Simon Willison’s Weblog: New sandboxes from Cloudflare and Vercel

Source URL: https://simonwillison.net/2025/Jun/26/sandboxes/
Source: Simon Willison’s Weblog
Title: New sandboxes from Cloudflare and Vercel

Feedly Summary: Two interesting new products for running code in a sandbox today.
Cloudflare launched their Containers product in open beta, and added a new Sandbox library for Cloudflare Workers that can run commands in a “secure, container-based environment":
import { getSandbox } from "@cloudflare/sandbox";
const sandbox = getSandbox(env.Sandbox, "my-sandbox");
const output = sandbox.exec("ls", ["-la"]);
Vercel shipped a similar feature, introduced in Run untrusted code with Vercel Sandbox, which enables code that looks like this:
import { Sandbox } from "@vercel/sandbox";

const sandbox = await Sandbox.create();
await sandbox.writeFiles([
{ path: "script.js", stream: Buffer.from(result.text) },
]);
await sandbox.runCommand({
cmd: "node",
args: ["script.js"],
stdout: process.stdout,
stderr: process.stderr,
});
In both cases a major intended use-case is safely executing code that has been created by an LLM.
Tags: vercel, cloudflare, generative-ai, ai, llms, sandboxing

AI Summary and Description: Yes

Summary: The text discusses two new sandboxing products launched by Cloudflare and Vercel, specifically designed for executing untrusted code securely. Both products can execute code generated by large language models (LLMs), addressing a critical need for security in AI applications.

Detailed Description:

The emergence of sandboxing technologies by Cloudflare and Vercel marks a significant advancement in the realm of secure code execution within cloud environments. Sandboxing allows developers to run potentially harmful code in a secure and controlled manner, minimizing risks associated with executing untrusted code. Here are the main points regarding the products:

– **Cloudflare Containers**:
– Recently launched in open beta.
– Introduced a Sandbox library for Cloudflare Workers.
– Enables execution of commands in a secure, container-based environment.
– Example code usage demonstrates the simplicity of leveraging this sandbox.

– **Vercel Sandbox**:
– Similar capabilities to Cloudflare’s offering.
– Allows safe execution of untrusted code, making it ideal for AI-generated scripts.
– Shows a user-friendly approach with clear examples for actual implementation.

– **Key Use Case**:
– Both products are geared towards safely executing code produced by large language models (LLMs), thus directly addressing concerns related to AI security.
– The sandboxing mechanism is critical for maintaining security while utilizing the power of generative AI.

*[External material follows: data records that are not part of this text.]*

--- src/rtl/counter_poll_reader.sv ---
// Polls the four per-FIFO push counters (idx 3..0) and latches one coherent snapshot.
// Optional READER_TOTAL_EN adds a registered sum of the four snapshots.
module counter_poll_reader #(
   parameter int CBITS     = 5,
   parameter int TIMEOUT   = 4,
   parameter int MAX_RETRY = 2
) (
   input  logic             clk,
   input  logic             reset,
   input  logic             start,
   input  logic             idle,
   input  logic [CBITS-1:0] counter_out,
   input  logic             valid_out,
   output logic             req,
   output logic [1:0]       idx,
   output logic [CBITS-1:0] snap0,
   output logic [CBITS-1:0] snap1,
   output logic [CBITS-1:0] snap2,
   output logic [CBITS-1:0] snap3,
   output logic             snap_valid,
   output logic             busy,
   output logic             done,
   output logic             error
`ifdef READER_TOTAL_EN
   ,
   output logic [CBITS+1:0] total
`endif
);

   localparam logic [1:0] IDLE_S = 2'd0;
   localparam logic [1:0] REQ_S  = 2'd1;
   localparam logic [1:0] WAIT_S = 2'd2;
   localparam logic [1:0] DONE_S = 2'd3;

   localparam int WW = $clog2(TIMEOUT + 1);
   localparam int RW = (MAX_RETRY > 0) ? $clog2(MAX_RETRY + 1) : 1;
   localparam logic [WW-1:0] WAIT_LAST = WW'(TIMEOUT - 1);
   localparam logic [RW-1:0] RETRY_MAX = RW'(MAX_RETRY);

   logic [1:0]    state;
   logic [1:0]    cur;
   logic [WW-1:0] wait_cnt;
   logic [RW-1:0] retry_cnt;

   assign busy = (state != IDLE_S);

   // NOTE: all state uses non-blocking assignments so every register samples pre-edge values.
   always_ff @(posedge clk or negedge reset) begin
      if (!reset) begin
         state      <= IDLE_S;
         cur        <= 2'd0;
         wait_cnt   <= '0;
         retry_cnt  <= '0;
         req        <= 1'b0;
         idx        <= 2'd0;
         snap0      <= '0;
         snap1      <= '0;
         snap2      <= '0;
         snap3      <= '0;
         snap_valid <= 1'b0;
         done       <= 1'b0;
         error      <= 1'b0;
`ifdef READER_TOTAL_EN
         total      <= '0;
`endif
      end else begin
         req  <= 1'b0;
         done <= 1'b0;
         case (state)
            IDLE_S: begin
               if (start) begin
                  state      <= REQ_S;
                  cur        <= 2'd3;
                  snap_valid <= 1'b0;
                  error      <= 1'b0;
                  retry_cnt  <= '0;
               end
            end
            REQ_S: begin
               if (idle) begin
                  req      <= 1'b1;
                  idx      <= cur;
                  wait_cnt <= '0;
                  state    <= WAIT_S;
               end
            end
            WAIT_S: begin
               if (valid_out) begin
                  case (cur)
                     2'd0:    snap0 <= counter_out;
                     2'd1:    snap1 <= counter_out;
                     2'd2:    snap2 <= counter_out;
                     default: snap3 <= counter_out;
                  endcase
                  retry_cnt <= '0;
                  if (cur == 2'd0) begin
                     state <= DONE_S;
                     done  <= 1'b1;
                  end else begin
                     cur   <= cur - 2'd1;
                     state <= REQ_S;
                  end
               end else if (wait_cnt == WAIT_LAST) begin
                  // Timed out: retry this index, or give up once retries are spent.
                  wait_cnt <= '0;
                  if (retry_cnt == RETRY_MAX) begin
                     error <= 1'b1;
                     state <= DONE_S;
                     done  <= 1'b1;
                  end else begin
                     retry_cnt <= retry_cnt + 1'b1;
                     state     <= REQ_S;
                  end
               end else begin
                  wait_cnt <= wait_cnt + 1'b1;
               end
            end
            DONE_S: begin
               snap_valid <= !error;
`ifdef READER_TOTAL_EN
               if (!error)
                  total <= {2'b00, snap0} + {2'b00, snap1} + {2'b00, snap2} + {2'b00, snap3};
`endif
               state <= IDLE_S;
            end
            default: state <= IDLE_S;
         endcase
      end
   end

endmodule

**Practical Implications**:
– The introduction of these services could drive increased adoption and development of AI solutions, as developers feel more secure in executing potentially hazardous code.
– Compliance with security standards can be enhanced by using environments specifically designed to mitigate risks from untrusted code execution.
– Organizations may consider integrating these services into their existing workflows to improve their model security posture in a world increasingly dependent on AI technologies.

Overall, these updates signify noteworthy progress in the intersection of cloud computing security, AI security, and infrastructure management, providing much-needed safeguards as reliance on LLMs grows.